WASHINGTON (AP) _ A brand of light bulb touted by General Electric Co. as cheaper to run and more efficient than regular bulbs is, indeed, cheaper and more efficient - and dimmer.

GE on Monday settled charges filed with the Federal Trade Commission that accused the company of misleading customers by claiming that its Energy Choice incandescent bulbs generated the same amount of light as ordinary, higher- wattage bulbs.

In fact, the FTC said, the Energy Choice bulbs are cost- and energy- efficient because they have a lower wattage. They use less electricity and, hence, are not as bright.

″Anytime you use a light bulb of less watts, you’re going to get less light,″ said Lee Peeler, associate director of the FTC’s advertising practices division. ″They’ll get some energy saving as opposed to the bulb that it’s compared to. But they’ll also get less light.″

The agreement bars GE from ″misrepresenting the relative light output or wattage″ of the Energy Choice bulbs. It also requires that, in future claims of cost savings or environmental benefit, GE ″clearly and prominently disclose to consumers that the bulbs provide less light.″

Along with Monday’s FTC settlement, GE reached similar agreements with 32 states.

In a statement, GE said it does not admit breaking any laws or regulations and defended the integrity of its product.

″These products provide significant energy savings when used in place of ordinary incandescent products,″ the company said. ″Products in this line have been used by several utility companies as a means of reducing energy demand by shifting customers away from higher wattage incandescent light bulbs.″

According to the FTC complaint, the Energy Choice bulb packaging prominently displays, ″in large, bold print,″ the wattage of regular bulbs it suggests be replaced with Energy Choice bulbs.

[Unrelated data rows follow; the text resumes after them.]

## src/rtl/rf_sequencer.sv

```systemverilog
// Multicycle sequencer for the register-file/ALU datapath: accepts one instruction
// per valid/ready handshake and drives RF, ALU and memory-request controls.
module rf_sequencer #(
    parameter int N           = 8,
    parameter int addressBits = 3,
    parameter int TIMEOUT     = 15
) (
    input  logic                      clk,
    input  logic                      rst,
    input  logic                      instr_valid,
    output logic                      instr_ready,
    input  logic [4+3*addressBits-1:0] instr,
    input  logic [N-1:0]              imm,
    input  logic                      mem_ack,
    output logic                      mem_req,
    output logic                      mem_we,
    output logic [1:0]                selectSource,
    output logic [addressBits-1:0]    writeAddress,
    output logic                      write_en,
    output logic [addressBits-1:0]    readAddressA,
    output logic [addressBits-1:0]    readAddressB,
    output logic                      selectDestinationA,
    output logic                      selectDestinationB,
    output logic [1:0]                alu_op,
    output logic [N-1:0]              imm_out,
    output logic                      busy,
    output logic                      halted,
    output logic                      err,
    output logic [15:0]               retired_count
);

    localparam int IW = 4 + 3 * addressBits;
    localparam int CW = $clog2(TIMEOUT + 1);

    localparam logic [3:0] OP_NOP  = 4'd0;
    localparam logic [3:0] OP_ADD  = 4'd1;
    localparam logic [3:0] OP_SUB  = 4'd2;
    localparam logic [3:0] OP_AND  = 4'd3;
    localparam logic [3:0] OP_OR   = 4'd4;
    localparam logic [3:0] OP_MOV  = 4'd5;
    localparam logic [3:0] OP_LDI  = 4'd6;
    localparam logic [3:0] OP_LD   = 4'd7;
    localparam logic [3:0] OP_ST   = 4'd8;
    localparam logic [3:0] OP_HALT = 4'd15;

    typedef enum logic [1:0] {S_IDLE, S_EXEC, S_MEM, S_HALTED} state_t;

    state_t           r_state;
    logic [IW-1:0]    r_instr_q;
    logic [N-1:0]     r_imm;
    logic [CW-1:0]    r_wait;
    logic             r_err;
    logic [15:0]      r_retired;

    logic [3:0]             w_in_op;
    logic [3:0]             w_op;
    logic [addressBits-1:0] w_rd;
    logic [addressBits-1:0] w_ra;
    logic [addressBits-1:0] w_rb;
    logic                   w_rd_writable;

    assign w_in_op = instr[IW-1 -: 4];
    assign w_op    = r_instr_q[IW-1 -: 4];
    assign w_rd    = r_instr_q[3*addressBits-1 -: addressBits];
    assign w_ra    = r_instr_q[2*addressBits-1 -: addressBits];
    assign w_rb    = r_instr_q[addressBits-1:0];
    // RF registers 0 and 1 are hard-wired constants and must never be written.
    assign w_rd_writable = (w_rd > addressBits'(1));

    assign instr_ready   = (r_state == S_IDLE);
    assign busy          = (r_state != S_IDLE);
    assign halted        = (r_state == S_HALTED);
    assign err           = r_err;
    assign imm_out       = r_imm;
    assign retired_count = r_retired;

    // NOTE: sequential state uses non-blocking (<=) so every register samples
    // pre-edge values; blocking here would create order-dependent simulation.
    always_ff @(posedge clk) begin
        if (rst) begin
            r_state   <= S_IDLE;
            r_instr_q <= '0;
            r_imm     <= '0;
            r_wait    <= '0;
            r_err     <= 1'b0;
            r_retired <= '0;
        end else begin
            r_err <= 1'b0;
            case (r_state)
                S_IDLE: begin
                    if (instr_valid) begin
                        r_instr_q <= instr;
                        r_imm     <= imm;
                        r_wait    <= '0;
                        case (w_in_op)
                            OP_NOP: r_retired <= r_retired + 16'd1;
                            OP_ADD, OP_SUB, OP_AND, OP_OR, OP_MOV, OP_LDI: r_state <= S_EXEC;
                            OP_LD, OP_ST: r_state <= S_MEM;
                            OP_HALT: begin
                                r_state   <= S_HALTED;
                                r_retired <= r_retired + 16'd1;
                            end
                            default: r_err <= 1'b1;
                        endcase
                    end
                end
                S_EXEC: begin
                    r_state   <= S_IDLE;
                    r_retired <= r_retired + 16'd1;
                end
                S_MEM: begin
                    // An ack on the final wait cycle still completes the access.
                    if (mem_ack) begin
                        r_state   <= S_IDLE;
                        r_retired <= r_retired + 16'd1;
                    end else if (r_wait == CW'(TIMEOUT - 1)) begin
                        r_state <= S_IDLE;
                        r_err   <= 1'b1;
                    end else begin
                        r_wait <= r_wait + CW'(1);
                    end
                end
                S_HALTED: r_state <= S_HALTED;
                default:  r_state <= S_IDLE;
            endcase
        end
    end

    // NOTE: every output gets a default before the case so no path leaves one
    // unassigned, which would otherwise infer a latch.
    always_comb begin
        mem_req            = 1'b0;
        mem_we             = 1'b0;
        selectSource       = 2'd0;
        writeAddress       = '0;
        write_en           = 1'b0;
        readAddressA       = '0;
        readAddressB       = '0;
        selectDestinationA = 1'b0;
        selectDestinationB = 1'b0;
        alu_op             = 2'b00;
        case (r_state)
            S_EXEC: begin
                writeAddress = w_rd;
                write_en     = w_rd_writable;
                case (w_op)
                    OP_ADD, OP_SUB, OP_AND, OP_OR: begin
                        readAddressA = w_ra;
                        readAddressB = w_rb;
                        alu_op       = w_op[1:0] - 2'd1;
                    end
                    OP_MOV:  readAddressA = w_ra;
                    OP_LDI:  selectSource = 2'd2;
                    default: ;
                endcase
            end
            S_MEM: begin
                mem_req            = 1'b1;
                readAddressA       = w_ra;
                selectDestinationA = 1'b1;
                if (w_op == OP_ST) begin
                    mem_we             = 1'b1;
                    readAddressB       = w_rb;
                    selectDestinationB = 1'b1;
                end else if (mem_ack) begin
                    selectSource = 2'd1;
                    writeAddress = w_rd;
                    write_en     = w_rd_writable && !rst;
                end
            end
            default: ;
        endcase
    end

endmodule

```

## config.mk

```make
export PLATFORM = sky130hd
export DESIGN_NAME = rf_sequencer
export DESIGN_NICKNAME = d
export VERILOG_FILES = /design/src/rtl/rf_sequencer.sv
export SDC_FILE = /design/constraint.sdc
export NUM_CORES = 1
export LEC_CHECK = 0
export CORE_ASPECT_RATIO = 0.9
export CORE_UTILIZATION = 47
export CTS_CLUSTER_DIAMETER = 60
export DETAILED_ROUTE_END_ITERATION = 12
export GPL_ROUTABILITY_DRIVEN = 0
export GPL_TIMING_DRIVEN = 0
export PLACE_DENSITY = 0.77
export SYNTH_ARGS = -nofsm -noshare
export SYNTH_HDL_FRONTEND = slang
export SYNTH_SLANG_ARGS = --single-unit
```

## constraint.sdc

```tcl
create_clock -name clk -period 2.5 [get_ports clk]
set_input_delay 0.5 -clock clk [delete_from_list [all_inputs] [get_ports clk]]
set_output_delay 0.5 -clock clk [all_outputs]
set_load 0.05 [all_outputs]
```

# Word-level counts from Yosys, hierarchy flattened
# Cells that the tools add are included.
classes:
  n_eq_ne: 27
  bitwise_logic: 0
  magnitude_cmp: 1
  shifts: 0
  div: 0
  n_reduce_logical: 17
  multipliers: 0
  mux: 38
  n_addsub: 3
op_table:
  columns: ["cell", "n"]
  rows:
  - ["16-bit 2-to-1 mux", 3]
  - ["16-bit case mux with 3 select lines", 1]
  - ["4-bit by 3-bit == test with 1-bit output, second input constant", 7]
  - ["3-bit case mux with 2 select lines", 3]
  - ["16-bit by 1-bit adder with 16-bit output, second input constant", 1]
  - ["4-bit by 2-bit == test with 1-bit output, second input constant", 4]
  - ["4-bit == test, second input constant", 4]
  - ["3-bit 2-to-1 mux", 5]
  - ["2-bit 2-to-1 mux", 6]
  - ["4-bit 2-to-1 mux", 3]
  - ["1-bit 2-to-1 mux", 11]
  - ["2-bit inequality test, second input constant", 5]
  - ["10-bit OR reduction", 1]
  - ["4-bit by 1-bit == test with 1-bit output, second input constant", 2]
  - ["2-bit case mux with 4 select lines", 1]
  - ["4-bit case mux with 2 select lines", 1]
  - ["4-bit AND reduction", 2]
  - ["2-bit case mux with 3 select lines", 1]
  - ["6-bit OR reduction", 1]
  - ["5-bit OR reduction", 1]
  - ["4-bit by 1-bit adder with 4-bit output, second input constant", 1]
  - ["2-bit == test, second input constant", 2]
  - ["4-bit zero test", 1]
  - ["4-bit by 1-bit inequality test with 1-bit output, second input constant", 1]
  - ["other kinds (15)", 18]
totals:
  mem_bits_rw: 0
  reg_bits: 44
  latchBits: 0
  n_memories: 0
  romBits: 0

# Longest topological paths before layout
logic_depth:
  word_depth: 5
  mapped_depth: 7
  mapped_depth_nobuf: 6

# Least setup slack after synthesis
# Ideal clock, no wire load.
synth_path:
  path_kind: "reg2out"
  start: "reg r_state[0]"
  end: "out readAddressB[0]"
  arrival_time_ns: 3.977
  setup_slack_ns: -1.977
  required_time_ns: 2.000
  path_stages_with_launch: 7
  path_cell_list: "dfxtp_1 inv_1 ha_1 inv_1 nor4_1 o21ai_0 nor2_1"
synth_via:
  elab_chain_cells: 2
  word_cells_on_any_way: 3
  classes_between: "eq/ne: 2; mux: 1"
synth_rtl:
  columns: ["item", "line_no", "text"]
  rows:
  - ["from (decl)", "48", "state_t r_state;"]
  - ["from (signal assigned)", "81", "r_state <= S_IDLE;"]
  - ["from (signal assigned)", "97", "OP_ADD, OP_SUB, OP_AND, OP_OR, OP_MOV, OP_LDI: r_state <= S_EXEC;"]
  - ["from (signal assigned)", "98", "OP_LD, OP_ST: r_state <= S_MEM;"]
  - ["2-bit == test / 2-bit by 1-bit == test with 1-bit output (equally long branches)", "142", "case (r_state)"]
  - ["3-bit case mux with 2 select lines *", "142", null]
  - ["to (decl)", "21", "output logic [addressBits-1:0] readAddressB,"]
# Every way passes the cells marked *; elsewhere a longest branch is shown, timed or not.

# Worst setup path in the final report
layout_path:
  start: "in instr[10]"
  end: "reg r_retired[9], in the netlist retired_count[9]"
layout_via:
  elab_chain_cells: 4
  word_cells_on_any_way: 5
  classes_between: "eq/ne: 2; reduce/logical: 3"
layout_rtl:
  columns: ["item", "line_no", "text"]
  rows:
  - ["from (decl)", "12", "input logic [4+3*addressBits-1:0] instr,"]
  - ["4-bit == test / 4-bit zero test (equally long branches)", "95", "case (w_in_op)"]
  - ["2-bit OR reduction (no source line) *", null, null]
  - ["2-bit inequality test (no source line) *", null, null]
  - ["4-bit AND reduction (no source line) *", null, null]
  - ["to (signal assigned)", "96", "OP_NOP: r_retired <= r_retired + 16'd1;"]
  - ["to (signal assigned)", "101", "r_retired <= r_retired + 16'd1;"]
  - ["to (signal assigned)", "109", "r_retired <= r_retired + 16'd1;"]
  - ["to (decl)", "53", "logic [15:0] r_retired;"]
# Marks and branches as above.
# A chain may end at the register's enable or synchronous reset.

==> metrics.txt <==
CP Cell Sequence clkdlybuf4s50_1, or3_1, o211a_4, buf_6, nor4_2, mux2_2; Longest Clk Path Bufs 2; internal power 1299 uW; Die Area 5372 um^2; crit path kind input pin to flip-flop; unrepaired setup endpoints after global routing true; Worst setup startpoint instr[10]; Core Area 4865 um^2; gr usage total 23.75%; outcome completed; Starting Density 49.10%; Hold Fails Final Rpt 0; initial antenna violation count 0; synth warn 0; Post-Syn Instances 295; Synth Cell Area 2389 um^2; Comb power frac 31.4%; Final Cycle Share 97.21%; total number of vias 2405; Worst path max stage delay 0.55 ns; leading area contributor after synthesis dfxtp_1; slew margin rel. 65.14%; delay-heaviest family, CP simple AND/OR/NAND/NOR gates; crit path capture type flip-flop; Routed Antenna Nets 0; cts-stage hold buffer count 0; share of the synthesized area in the top cell type 36.88%; num rows 24; worst slew pin tran 0.5229 ns; drt total wl 6380 um; Sw Ratio 34.56%; via/cell ratio 5.491; Yosys cell types 50; detailed placement HPWL 4553 um; Max FO, Critical Path 10; Max Slew Vio Count 0; max-cap viol count 0; maximum VDD drop 0.0003196 V; P&R area growth vs syn 41.38%; ANT cells 0; commonest non-fill, non-tap cell in the layout nand2_1; worst min-delay path startpoint r_instr_q[2]; RR Startpoint r_state[1]; total negative slack 0 ns; Hold Path Class flip-flop to flip-flop; main area contributors after synthesis dfxtp_1, nand2_1, a21oi_1; PwrDens 587.9 nW/um^2; Setup Skew 0.007341 ns; Top FF cell, synth dfxtp_1; Final setup viols 0; leakage 0.001268 uW; CP arrival 2.62 ns; NetSw 686.1 uW; Initial DRC Count 128; Root Buffer clkbuf_8; first drt pass iteration count 4; first-pass GRT wire length 10300 um; chip height 69.63 um; Num CTS Buffers 5; post-layout power 1985 uW; H-tree depth 2; Required @ worst endpoint 2.69 ns; critical path launch point type input pin; CTS tree done; routed length per instance 14.57 um; vias in the first global route 2215; commonest cells after routing, fill and taps aside nand2_1, clkdlybuf4s50_1, dfxtp_1, a21oi_1, nor2_1; hold_ws 0.4588 ns; Seq/Total Area, Yosys 36.88%; IO Port Bufs 70; Critical-path top delay cell clkdlybuf4s50_1; Clock Latency Late Sink 0.30 ns; CP bufs+invs 2; largest net degree at the start of global routing 15; DR DRC count 0; Tmin final 2.430 ns; power share of the clock group 29.1%; f_max 0.4115 GHz; Clock Sinks 44; Post-Syn Nets 332; Layout Utilization 69.42%; Worst-path clk slew 0.08 ns; FFs w/ async S/R, synth 0%; Post-synth EDFFs 0; die width 77.15 um; Syn Area/Cell 8.097 um^2; layout cells sized above 1 19.03%; gr ovfl total 0; Yosys reg bits 44; sequential share of power 39.6%; IO Count 71; Final nets 409
==> per-layer routing <==
layer  share of wire (%)  global-route usage (%)  wire, um
met5                   0                       0         0
met4                 1.1                   7.966        72
met3                 5.7                   4.868       365
met2                  47                   39.04      2990
met1                  46                   30.90      2951
==> sequential cells by signal, summed over array words and instances (netlist names) <==
signal,flops
err,1
r_wait,4
r_instr_q,13
imm_out,8
retired_count,16
r_state,2
==> synthesized netlist by cell type (all sizes together) (3+ instances only) <==
cell type,n
o21ai,10
buf,9
clkbuf,6
o31ai,5
nor4,7
nand2b,3
or4,7
nor2,17
ha,12
mux2,7
or3,5
inv,13
dfxtp,44
nor2b,11
or4b,3
nand2,57
o211a,3
nand4,5
a21oi,33
and3b,3
and2,5
nand3,8
==> cells by family (layout without fill, tap and decap cells) <==
kind of cell	after synthesis	in the layout	synth area share (%)
mux	9	9	4.139
simple gates	139	139	30.91
buf+inv	28	106	5.395
compound gates	63	63	16.40
fa+ha+maj	12	12	6.286
flops	44	44	36.88
==> tightest hold or removal path: stages (launching register included) <==
cell	delay, ns
dfxtp_1	0.32
nand2_1	0.05
a21oi_1	0.05
==> power by group through the flow <==
stage | sequential [uW] | clock [uW] | combinational, uW
after CTS | 784 | 581 | 606
after global placement | 797 | 0 | 592
after global routing | 792 | 613 | 674
after floorplan | 855 | 0 | 349
final | 785 | 577 | 623
after detailed placement | 799 | 0 | 601
==> through the flow <==
step	std cells	setup slack [ns]	area, um^2
floorplan	295	-0.01950	2452
global placement	430	-0.5835	3234
detailed placement	430	-0.5967	3234
CTS	437	-0.02569	3341
global route	438	-0.05445	3377
finish	438	0.06972	3377
==> final timing paths <==
path / slack (ns) / to / cells after the start
worst min register to register: 0.46 / r_instr_q[2] / 2
worst max-delay path: 0.07 / retired_count[9] / 6
worst max register to register: 0.10 / retired_count[13] / 6
worst min-delay path: 0.46 / r_instr_q[2] / 2
==> cell type report <==
cell class	instances	area (um^2)
clock inverters	2	38.79
well taps	65	81.33
flip-flops and latches	44	885.9
multi-input cells	223	1509
plain buffers	14	76.32
clock buffers	6	82.58
fillers	421	1488
inverters	13	48.80
repair buffers	71	654.4
==> what timing repair did <==
item,4_1_cts,5_1_grt
cloned,0,0
resized for setup,62,48
setup buffers,0,1
pin swaps,2,2
setup endpoints to repair,16,23
No activity file was read; power rests on OpenSTA's default activity.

″Below, in smaller and less prominent print, the actual wattage of the bulbs in the package is listed,″ the FTC said. ″They do not adequately disclose that the bulbs provide less light than the bulbs they are to replace.″

The company also was accused of stating, in a television commercial, that the bulbs helped eliminate pollution, saved energy and cut down on electric bills - without stating that they’re dimmer.

Under the settlement, GE would be allowed to use its leftover packaging for up to 120 days. The action does not affect GE’s ″Energy Choice″ fluorescent bulbs.

The 32 states with which GE reached agreements:

Alabama, Arizona, California, Connecticut, Delaware, Florida, Georgia, Hawaii, Idaho, Indiana, Iowa, Kansas, Louisiana, Massachusetts, Michigan, Minnesota, Mississippi, Missouri, Nevada, New Mexico, New York, North Carolina, Ohio, Oklahoma, Oregon, Pennsylvania, Rhode Island, Tennessee, Texas, Washington, Wisconsin and West Virginia.